* TASK TO CARRY OUT
Return every line of the records that includes the string "setup".

* DATA
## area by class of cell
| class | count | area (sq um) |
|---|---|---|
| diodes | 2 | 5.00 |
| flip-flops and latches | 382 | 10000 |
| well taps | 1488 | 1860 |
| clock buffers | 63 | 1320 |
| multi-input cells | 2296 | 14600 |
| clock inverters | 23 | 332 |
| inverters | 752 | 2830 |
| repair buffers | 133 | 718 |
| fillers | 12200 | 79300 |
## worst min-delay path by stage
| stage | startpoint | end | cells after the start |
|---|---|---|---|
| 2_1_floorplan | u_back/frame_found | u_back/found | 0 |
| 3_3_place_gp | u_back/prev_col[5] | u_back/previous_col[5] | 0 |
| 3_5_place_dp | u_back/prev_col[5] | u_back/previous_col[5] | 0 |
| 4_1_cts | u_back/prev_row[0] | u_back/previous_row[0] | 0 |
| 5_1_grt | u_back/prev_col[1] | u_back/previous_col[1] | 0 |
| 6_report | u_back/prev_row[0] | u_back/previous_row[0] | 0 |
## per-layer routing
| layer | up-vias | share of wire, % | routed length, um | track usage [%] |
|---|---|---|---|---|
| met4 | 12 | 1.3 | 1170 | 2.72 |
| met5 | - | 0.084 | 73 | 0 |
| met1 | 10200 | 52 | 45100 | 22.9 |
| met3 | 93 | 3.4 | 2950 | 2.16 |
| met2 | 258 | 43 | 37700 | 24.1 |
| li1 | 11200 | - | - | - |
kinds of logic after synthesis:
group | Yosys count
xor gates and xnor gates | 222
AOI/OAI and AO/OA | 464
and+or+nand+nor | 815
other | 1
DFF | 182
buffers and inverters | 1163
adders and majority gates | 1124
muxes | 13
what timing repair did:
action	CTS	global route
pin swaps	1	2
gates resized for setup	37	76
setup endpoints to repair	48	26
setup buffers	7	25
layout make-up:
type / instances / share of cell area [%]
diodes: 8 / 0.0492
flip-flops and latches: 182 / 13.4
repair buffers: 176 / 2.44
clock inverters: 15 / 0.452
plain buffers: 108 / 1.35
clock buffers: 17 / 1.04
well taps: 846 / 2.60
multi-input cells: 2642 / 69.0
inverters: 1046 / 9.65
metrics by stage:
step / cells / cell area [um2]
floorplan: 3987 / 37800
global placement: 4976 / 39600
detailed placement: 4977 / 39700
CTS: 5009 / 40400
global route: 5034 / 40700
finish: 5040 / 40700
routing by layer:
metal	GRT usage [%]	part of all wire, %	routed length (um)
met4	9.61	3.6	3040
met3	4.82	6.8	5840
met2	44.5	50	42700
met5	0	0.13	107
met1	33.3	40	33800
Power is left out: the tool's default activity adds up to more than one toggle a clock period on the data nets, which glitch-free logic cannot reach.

* TASK SOLUTION
gates resized for setup	37	76
setup endpoints to repair	48	26
setup buffers	7	25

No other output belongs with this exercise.